不幸的是,从外贸方面看,中国却相当封闭。中国西南部为青藏高原所阻,东南部为海洋所隔,北部受限于寒冷的高原地带。在古代人力、畜力和水力交通的条件下,海外贸易很不发展。

虽然中国早在西汉时期就有张骞开辟了“丝绸之路”,但政治使命重于经济往来。并且作为泱泱大国,其经贸往来,与其经济规模相比仍是微不足道。明清时期,封建统治者更趋保守,长期实行“闭关锁国”政策,致使中国对外贸易更加落后。

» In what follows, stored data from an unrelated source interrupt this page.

interface jmsv_verdict_if;
  logic       valid;
  logic       ready;
  logic [1:0] verdict;

  modport source (output valid, output verdict, input ready);
  modport sink   (input valid, input verdict, output ready);
endinterface

--- src/jmsv_parser.sv ---
// ----------------------------------------------------------------------------
// jmsv_parser
// Marker segment walker: state registers plus the single-byte step logic.
// ----------------------------------------------------------------------------
module jmsv_parser (
  input  logic                 clk,
  input  logic                 rst_n,
  input  logic                 in_fire,
  input  logic [7:0]           data_byte,
  input  logic                 last_byte,
  input  logic [15:0]          exp_width,
  input  logic [15:0]          exp_height,
  output jmsv_pkg::jmsv_result_t result
);
  import jmsv_pkg::*;

  typedef enum logic [2:0] {
    PH_SOI0, PH_SOI1, PH_MARK, PH_FILL, PH_LENH, PH_LENL, PH_BODY
  } phase_t;

  phase_t      phase_r, phase_nxt;
  logic [15:0] cnt_r, cnt_nxt;
  logic [15:0] size_r, size_nxt;
  logic [7:0]  marker_r, marker_nxt;
  logic        seen_r, seen_nxt;
  logic [7:0]  prec_r, prec_nxt;
  logic [15:0] height_r, height_nxt;
  logic [15:0] width_r, width_nxt;
  logic [7:0]  comp_r, comp_nxt;
  logic        given_r, given_nxt;

  jmsv_result_t step_res;
  jmsv_result_t jres;
  logic [16:0]  cnt_inc;
  logic [15:0]  len_full;

  function automatic logic is_frame(input logic [7:0] mk);
    return mk inside {[8'hc0:8'hc3], [8'hc5:8'hc7], [8'hc9:8'hcb], [8'hcd:8'hcf]};
  endfunction

  // judge a finished segment; fire low means carry on with the next marker
  function automatic jmsv_result_t judge(
    input logic [7:0]  mk,
    input logic [15:0] len,
    input logic        seen,
    input logic [7:0]  prec,
    input logic [15:0] h,
    input logic [15:0] w,
    input logic [7:0]  comp,
    input logic [15:0] ew,
    input logic [15:0] eh
  );
    logic [16:0]  sos_len;
    logic [16:0]  sof_len;
    jmsv_result_t r;
    sos_len = {1'b0, SOS_HDR_LEN} + {8'b0, comp, 1'b0};
    sof_len = {1'b0, SOF_HDR_LEN} + {9'b0, comp} + {8'b0, comp, 1'b0};
    r.fire  = 1'b1;
    r.code  = V_OK;
    if (mk == MK_SOS) begin
      if (!seen || len < SOS_HDR_LEN || comp == 8'd0 || {1'b0, len} != sos_len) begin
        r.code = V_INVALID;
      end
    end else if (is_frame(mk)) begin
      if (mk != MK_SOF0 || seen || len < SOF_HDR_LEN) begin
        r.code = V_UNSUPPORTED;
      end else if (prec != BASE_PREC || comp == 8'd0 || {1'b0, len} != sof_len) begin
        r.code = V_INVALID;
      end else if (w != ew || h != eh) begin
        r.code = V_SIZE;
      end else begin
        r.fire = 1'b0;
      end
    end else begin
      r.fire = 1'b0;
    end
    return r;
  endfunction

  assign cnt_inc  = {1'b0, cnt_r} + 17'd1;
  assign len_full = {size_r[15:8], data_byte};

  // byte step
  always_comb begin
    phase_nxt  = phase_r;
    cnt_nxt    = cnt_r;
    size_nxt   = size_r;
    marker_nxt = marker_r;
    seen_nxt   = seen_r;
    prec_nxt   = prec_r;
    height_nxt = height_r;
    width_nxt  = width_r;
    comp_nxt   = comp_r;
    given_nxt  = given_r;
    step_res   = '{fire: 1'b0, code: V_OK};
    jres       = '{fire: 1'b0, code: V_OK};

    if (!given_r) begin
      case (phase_r)
        PH_SOI0: begin
          if (data_byte != MK_PREFIX) step_res = '{fire: 1'b1, code: V_INVALID};
          else phase_nxt = PH_SOI1;
        end
        PH_SOI1: begin
          if (data_byte != MK_SOI) step_res = '{fire: 1'b1, code: V_INVALID};
          else phase_nxt = PH_MARK;
        end
        PH_MARK: begin
          if (data_byte != MK_PREFIX) step_res = '{fire: 1'b1, code: V_INVALID};
          else phase_nxt = PH_FILL;
        end
        PH_FILL: begin
          if (data_byte == MK_PREFIX) begin
            phase_nxt = PH_FILL;
          end else if (data_byte == MK_STUFF || data_byte == MK_TEM ||
                       data_byte == MK_SOI || data_byte == MK_EOI ||
                       data_byte inside {[MK_RST_LO:MK_RST_HI]}) begin
            step_res = '{fire: 1'b1, code: V_INVALID};
          end else begin
            marker_nxt = data_byte;
            prec_nxt   = 8'd0;
            height_nxt = 16'd0;
            width_nxt  = 16'd0;
            comp_nxt   = 8'd0;
            phase_nxt  = PH_LENH;
          end
        end
        PH_LENH: begin
          size_nxt  = {data_byte, 8'h00};
          phase_nxt = PH_LENL;
        end
        PH_LENL: begin
          size_nxt = len_full;
          if (len_full < MIN_SEG_LEN) begin
            step_res = '{fire: 1'b1, code: V_INVALID};
          end else begin
            cnt_nxt = MIN_SEG_LEN;
            if (len_full == MIN_SEG_LEN) begin
              jres = judge(marker_r, len_full, seen_r, prec_r, height_r, width_r,
                           comp_r, exp_width, exp_height);
              step_res = jres;
              if (!jres.fire) begin
                phase_nxt = PH_MARK;
                if (is_frame(marker_r)) seen_nxt = 1'b1;
              end
            end else begin
              phase_nxt = PH_BODY;
            end
          end
        end
        PH_BODY: begin
          // capture header fields of scan and frame segments
          if (marker_r == MK_SOS) begin
            if (cnt_r == 16'd2) comp_nxt = data_byte;
          end else if (is_frame(marker_r)) begin
            case (cnt_r)
              16'd2:   prec_nxt   = data_byte;
              16'd3:   height_nxt = {data_byte, 8'h00};
              16'd4:   height_nxt = {height_r[15:8], data_byte};
              16'd5:   width_nxt  = {data_byte, 8'h00};
              16'd6:   width_nxt  = {width_r[15:8], data_byte};
              16'd7:   comp_nxt   = data_byte;
              default: comp_nxt   = comp_r;
            endcase
          end
          if (cnt_inc >= {1'b0, size_r}) begin
            jres = judge(marker_r, size_r, seen_r, prec_nxt, height_nxt, width_nxt,
                         comp_nxt, exp_width, exp_height);
            step_res = jres;
            if (!jres.fire) begin
              phase_nxt = PH_MARK;
              if (is_frame(marker_r)) seen_nxt = 1'b1;
            end
          end else begin
            cnt_nxt = cnt_inc[15:0];
          end
        end
        default: step_res = '{fire: 1'b1, code: V_INVALID};
      endcase

      // buffer ended without a verdict
      if (!step_res.fire && last_byte) step_res = '{fire: 1'b1, code: V_INVALID};
    end

    // end of buffer: back to the start, otherwise hold off until it comes
    if (last_byte) begin
      phase_nxt  = PH_SOI0;
      cnt_nxt    = 16'd0;
      size_nxt   = 16'd0;
      marker_nxt = 8'd0;
      seen_nxt   = 1'b0;
      prec_nxt   = 8'd0;
      height_nxt = 16'd0;
      width_nxt  = 16'd0;
      comp_nxt   = 8'd0;
      given_nxt  = 1'b0;
    end else if (step_res.fire) begin
      given_nxt = 1'b1;
    end
  end

  assign result = step_res;

  // parser state
  always_ff @(posedge clk) begin
    if (!rst_n) begin
      phase_r  <= PH_SOI0;
      cnt_r    <= 16'd0;
      size_r   <= 16'd0;
      marker_r <= 8'd0;
      seen_r   <= 1'b0;
      prec_r   <= 8'd0;
      height_r <= 16'd0;
      width_r  <= 16'd0;
      comp_r   <= 8'd0;
      given_r  <= 1'b0;
    end else if (in_fire) begin
      phase_r  <= phase_nxt;
      cnt_r    <= cnt_nxt;
      size_r   <= size_nxt;
      marker_r <= marker_nxt;
      seen_r   <= seen_nxt;
      prec_r   <= prec_nxt;
      height_r <= height_nxt;
      width_r  <= width_nxt;
      comp_r   <= comp_nxt;
      given_r  <= given_nxt;
    end
  end

endmodule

1870 年, 中国出口商品产值仅为1398百万美元(均为1990年盖—凯美元,下同),占其GDP(187175 百万美元)的0.7%,而同年英国的出口商品产值为12237百万美元,占其GDP(95651百万美元)的3.1%,连印度也达到其GDP的2.5 %(麦迪森,《世界经济200年回顾》)。

人们至今没有发现内贸与外贸的重要区别。其实,内贸以本国政治经济为依托,是相应文明的稳定、复制和延续的过程;而外贸以不同的政治经济文化为支柱,是各文明之间的学习、吸收和创新过程。

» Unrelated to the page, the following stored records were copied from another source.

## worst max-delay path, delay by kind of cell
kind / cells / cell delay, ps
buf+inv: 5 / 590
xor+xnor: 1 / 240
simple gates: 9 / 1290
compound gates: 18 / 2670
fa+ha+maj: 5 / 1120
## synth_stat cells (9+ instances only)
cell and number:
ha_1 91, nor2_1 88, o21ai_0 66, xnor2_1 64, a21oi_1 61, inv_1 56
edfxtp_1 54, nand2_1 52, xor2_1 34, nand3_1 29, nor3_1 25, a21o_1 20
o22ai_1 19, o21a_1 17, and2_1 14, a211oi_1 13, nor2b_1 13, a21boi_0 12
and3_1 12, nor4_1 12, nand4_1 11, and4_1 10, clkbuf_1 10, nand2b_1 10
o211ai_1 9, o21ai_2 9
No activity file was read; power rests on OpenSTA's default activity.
$ cat src/design/sapp_pkg.sv
// ----------------------------------------------------------------------------
// sapp_pkg: shared types and constants of the stereo point projection
// Widths, register indexes, reset values, stage payload structs and the
// rounding/saturation helper used on the screen coordinates.
// ----------------------------------------------------------------------------
package sapp_pkg;

  localparam int COORD_BITS    = 16;
  localparam int MAX_DISPARITY = 70;
  localparam int FRAC_BITS     = 14;
  localparam int ANGLE_W       = 16;
  localparam int OFFS_W        = 13;
  localparam int OUT_W         = 18;
  localparam int CFG_IDX_W     = 3;
  localparam int CFG_DATA_W    = 16;
  localparam int NUM_STAGES    = 7;

  // Arithmetic widths along the pipeline.
  localparam int PROD_W  = COORD_BITS + ANGLE_W;   // coordinate times angle
  localparam int ROT1_W  = PROD_W + 1;             // y1, z1 in Q.14
  localparam int MUL2_W  = ROT1_W + ANGLE_W;       // z1 times angle, Q.28
  localparam int Q28_W   = MUL2_W + 1;             // Y rotation sums, Q.28
  localparam int ROT2_W  = Q28_W - FRAC_BITS;      // x2, z2 in Q.14
  localparam int VSUM_W  = ROT2_W + 1;             // z2 plus eye distance
  localparam int SUM_W   = ROT2_W + 2;             // screen sums in Q.14
  localparam int OFF_W   = OFFS_W + 2;             // disparity plus offset

  // Disparity: trunc((z2 + 1000*2^14) / (5*2^14)), clamped.
  localparam int DISP_DIVISOR = 5;
  localparam int DISP_LIM     = (MAX_DISPARITY + 1) * DISP_DIVISOR;
  localparam int MAG_W        = $clog2(DISP_LIM);
  localparam int DISP_MAG_W   = $clog2(MAX_DISPARITY + 1);
  localparam int DISP_W       = DISP_MAG_W + 1;
  localparam int RECIP_SHIFT  = 18;
  localparam logic [15:0] RECIP_5 = 16'd52429;     // ceil(2^18 / 5)
  localparam logic signed [VSUM_W-1:0] EYE_DIST_Q14 = VSUM_W'(1000 * (2 ** FRAC_BITS));

  localparam int OUT_MAX = (2 ** (OUT_W - 1)) - 1;
  localparam int OUT_MIN = -(2 ** (OUT_W - 1));

  typedef enum logic [CFG_IDX_W-1:0] {
    CFG_SIN_X       = 3'd0,
    CFG_COS_X       = 3'd1,
    CFG_SIN_Y       = 3'd2,
    CFG_COS_Y       = 3'd3,
    CFG_HALF_WIDTH  = 3'd4,
    CFG_HALF_HEIGHT = 3'd5
  } cfg_idx_e;

  localparam logic signed [ANGLE_W-1:0] SIN_RST    = 16'sd0;
  localparam logic signed [ANGLE_W-1:0] COS_RST    = 16'sd16384;
  localparam logic [OFFS_W-1:0]         HALF_W_RST = 13'd400;
  localparam logic [OFFS_W-1:0]         HALF_H_RST = 13'd300;

  typedef struct packed {
    logic signed [ANGLE_W-1:0] sin_x;
    logic signed [ANGLE_W-1:0] cos_x;
    logic signed [ANGLE_W-1:0] sin_y;
    logic signed [ANGLE_W-1:0] cos_y;
    logic [OFFS_W-1:0]         half_w;
    logic [OFFS_W-1:0]         half_h;
  } cfg_t;

  typedef struct packed {
    logic signed [ROT2_W-1:0] x2;
    logic signed [ROT2_W-1:0] z2;
    logic signed [ROT1_W-1:0] y1;
  } rot_t;

  typedef struct packed {
    logic signed [ROT2_W-1:0] x2;
    logic signed [ROT1_W-1:0] y1;
    logic signed [DISP_W-1:0] disp;
  } disp_t;

  // Divide a Q.14 value by 2^14 rounding toward zero, then saturate.
  function automatic logic signed [OUT_W-1:0] trunc_sat(input logic signed [SUM_W-1:0] s);
    logic signed [SUM_W-FRAC_BITS-1:0] q;
    logic signed [SUM_W-FRAC_BITS:0]   r;
    logic                              fix;
    q   = $signed(s[SUM_W-1:FRAC_BITS]);
    fix = s[SUM_W-1] && (s[FRAC_BITS-1:0] != '0);
    r   = (SUM_W-FRAC_BITS+1)'(q) + $signed({{(SUM_W-FRAC_BITS){1'b0}}, fix});
    if (r > OUT_MAX) begin
      return OUT_W'(OUT_MAX);
    end else if (r < OUT_MIN) begin
      return OUT_W'(OUT_MIN);
    end
    return r[OUT_W-1:0];
  endfunction

endpackage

5.以家庭经济为基础、以国(官)有经济为垄断的政治化自然经济。

在经济交往不发达的自然经济时代,为了将分散的居民聚集起来,克服自然环境的不确定性,必须借助经济以外的手段。在部落经济时代,血缘关系发挥了重要作用,但在一个幅员广阔的巨大国家,血缘关系不足以发挥维系共同生活的作用。因此除了利用血缘关系以外,政治是更重要的维系统一的手段。

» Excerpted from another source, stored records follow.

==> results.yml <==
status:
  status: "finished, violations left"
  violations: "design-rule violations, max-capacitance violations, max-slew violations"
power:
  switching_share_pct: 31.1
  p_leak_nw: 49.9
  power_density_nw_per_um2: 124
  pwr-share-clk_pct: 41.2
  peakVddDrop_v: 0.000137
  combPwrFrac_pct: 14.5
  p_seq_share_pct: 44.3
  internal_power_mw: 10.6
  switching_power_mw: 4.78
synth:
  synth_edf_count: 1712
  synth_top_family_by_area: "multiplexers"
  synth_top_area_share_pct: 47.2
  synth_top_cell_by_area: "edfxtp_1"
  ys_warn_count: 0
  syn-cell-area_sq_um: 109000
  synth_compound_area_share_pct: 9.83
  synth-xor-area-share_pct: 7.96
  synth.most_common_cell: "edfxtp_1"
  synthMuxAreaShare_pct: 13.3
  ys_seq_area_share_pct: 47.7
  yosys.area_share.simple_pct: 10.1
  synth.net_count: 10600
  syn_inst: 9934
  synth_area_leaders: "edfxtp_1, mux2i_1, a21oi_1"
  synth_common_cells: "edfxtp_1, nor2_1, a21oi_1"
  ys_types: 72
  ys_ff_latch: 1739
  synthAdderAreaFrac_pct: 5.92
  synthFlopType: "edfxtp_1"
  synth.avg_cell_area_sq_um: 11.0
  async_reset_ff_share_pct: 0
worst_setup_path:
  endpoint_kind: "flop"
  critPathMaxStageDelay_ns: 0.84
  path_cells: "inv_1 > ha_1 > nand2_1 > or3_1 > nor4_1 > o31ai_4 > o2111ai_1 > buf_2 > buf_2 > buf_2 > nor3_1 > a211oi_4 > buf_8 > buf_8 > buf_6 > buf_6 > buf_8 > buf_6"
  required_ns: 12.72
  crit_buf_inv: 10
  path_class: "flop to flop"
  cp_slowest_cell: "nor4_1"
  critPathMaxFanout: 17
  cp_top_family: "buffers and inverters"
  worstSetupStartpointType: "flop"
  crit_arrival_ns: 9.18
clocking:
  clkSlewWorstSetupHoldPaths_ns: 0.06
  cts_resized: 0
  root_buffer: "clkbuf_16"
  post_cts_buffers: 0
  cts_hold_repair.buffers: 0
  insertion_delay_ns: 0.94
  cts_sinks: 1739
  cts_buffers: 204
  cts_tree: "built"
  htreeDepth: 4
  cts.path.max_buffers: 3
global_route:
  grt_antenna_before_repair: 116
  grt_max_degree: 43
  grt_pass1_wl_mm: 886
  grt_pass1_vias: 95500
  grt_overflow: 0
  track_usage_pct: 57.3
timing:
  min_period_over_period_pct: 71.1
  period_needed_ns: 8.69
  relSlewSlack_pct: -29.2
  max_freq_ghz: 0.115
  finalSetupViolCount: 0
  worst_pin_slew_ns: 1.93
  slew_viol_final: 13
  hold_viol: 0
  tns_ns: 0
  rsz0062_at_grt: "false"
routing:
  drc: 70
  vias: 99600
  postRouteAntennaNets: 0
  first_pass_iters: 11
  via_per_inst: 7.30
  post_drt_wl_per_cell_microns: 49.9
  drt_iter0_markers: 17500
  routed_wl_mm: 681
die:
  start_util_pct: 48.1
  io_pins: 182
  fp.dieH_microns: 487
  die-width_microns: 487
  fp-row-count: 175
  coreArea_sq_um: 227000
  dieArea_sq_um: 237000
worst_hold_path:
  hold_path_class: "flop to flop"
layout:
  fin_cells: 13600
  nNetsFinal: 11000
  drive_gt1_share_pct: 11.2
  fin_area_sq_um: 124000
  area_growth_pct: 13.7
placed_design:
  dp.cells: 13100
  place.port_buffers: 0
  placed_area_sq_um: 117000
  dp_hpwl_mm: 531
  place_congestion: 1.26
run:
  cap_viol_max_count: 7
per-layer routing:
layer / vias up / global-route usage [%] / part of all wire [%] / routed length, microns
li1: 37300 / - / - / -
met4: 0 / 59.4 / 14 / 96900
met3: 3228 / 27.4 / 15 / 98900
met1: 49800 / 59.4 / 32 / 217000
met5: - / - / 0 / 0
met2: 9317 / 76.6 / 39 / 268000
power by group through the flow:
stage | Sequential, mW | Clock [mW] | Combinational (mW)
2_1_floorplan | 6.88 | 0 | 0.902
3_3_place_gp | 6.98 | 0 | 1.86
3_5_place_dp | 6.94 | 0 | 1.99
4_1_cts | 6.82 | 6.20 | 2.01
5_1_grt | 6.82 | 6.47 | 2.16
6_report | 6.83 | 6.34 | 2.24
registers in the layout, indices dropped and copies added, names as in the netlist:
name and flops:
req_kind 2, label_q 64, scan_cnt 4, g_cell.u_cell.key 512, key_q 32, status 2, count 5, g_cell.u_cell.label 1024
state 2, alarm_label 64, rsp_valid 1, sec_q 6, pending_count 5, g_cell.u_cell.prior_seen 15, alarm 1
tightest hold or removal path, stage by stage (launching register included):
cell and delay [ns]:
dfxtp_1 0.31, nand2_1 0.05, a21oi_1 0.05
[src/rfrc_pkg.sv]
// shared types, constants and crc helper for the radio frame receive checker
package rfrc_pkg;

  localparam int unsigned HdrBytes = 8;
  localparam logic [15:0] CrcInit  = 16'hFFFF;
  localparam logic [15:0] CrcPoly  = 16'h1021;
  localparam logic [7:0]  Bcast    = 8'hFF;
  localparam logic [7:0]  CntMax   = 8'hFF;

  // header byte positions
  localparam logic [2:0] PosMagic   = 3'd0;
  localparam logic [2:0] PosType    = 3'd1;
  localparam logic [2:0] PosEventHi = 3'd2;
  localparam logic [2:0] PosEventLo = 3'd3;
  localparam logic [2:0] PosStation = 3'd4;
  localparam logic [2:0] PosSeqHi   = 3'd5;
  localparam logic [2:0] PosSeqLo   = 3'd6;
  localparam logic [2:0] PosLen     = 3'd7;

  typedef enum logic [2:0] {
    StOk      = 3'd0,
    StShort   = 3'd1,
    StMagic   = 3'd2,
    StLength  = 3'd3,
    StCrc     = 3'd4,
    StEvent   = 3'd5,
    StStation = 3'd6
  } status_e;

  typedef enum logic [1:0] {
    CfgMagic   = 2'd0,
    CfgEvent   = 2'd1,
    CfgStation = 2'd2
  } cfg_idx_e;

  localparam logic KindPayload = 1'b0;
  localparam logic KindVerdict = 1'b1;

  typedef struct packed {
    logic        kind;
    logic [7:0]  value;
    logic [7:0]  index;
    status_e     status;
    logic [7:0]  ptype;
    logic [15:0] seq;
    logic [7:0]  len;
  } result_t;

  typedef struct packed {
    logic [7:0]  magic;
    logic [15:0] evt;
    logic [7:0]  station;
  } cfg_t;

  // crc-16/ccitt-false, one byte, msb first
  function automatic logic [15:0] crc_byte(logic [15:0] crc, logic [7:0] b);
    logic [15:0] c;
    c = crc ^ {b, 8'h00};
    for (int k = 0; k < 8; k++) begin
      c = c[15] ? ((c << 1) ^ CrcPoly) : (c << 1);
    end
    return c;
  endfunction

endpackage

中国古代的生产方式,是运用简单劳动工具,以男耕女织的家庭经济形式,从事劳动密集型的农业经济。巨大人口的男耕女织,以达到生理极限的劳动时间投入,满足了传统经济下全体居民的维持生存的需求。以家庭为单位,具有血缘关系的同族人,往往组成更大的宗法共同体,如家族、庄园、村社等等。

在古代中国既有比较明确的国有土地,如公田,也有比较明确的私田,但更多的是介于二者之间的产权不明确的土地(周国林,《战国迄唐田租制度研究》)。例如,春秋时期的井田制是土地国有制,按政治等级逐级分封,农奴拥有私田,只有使用权。但中国很早就容许土地买卖自由,这显然有利于土地所有权确定和转移。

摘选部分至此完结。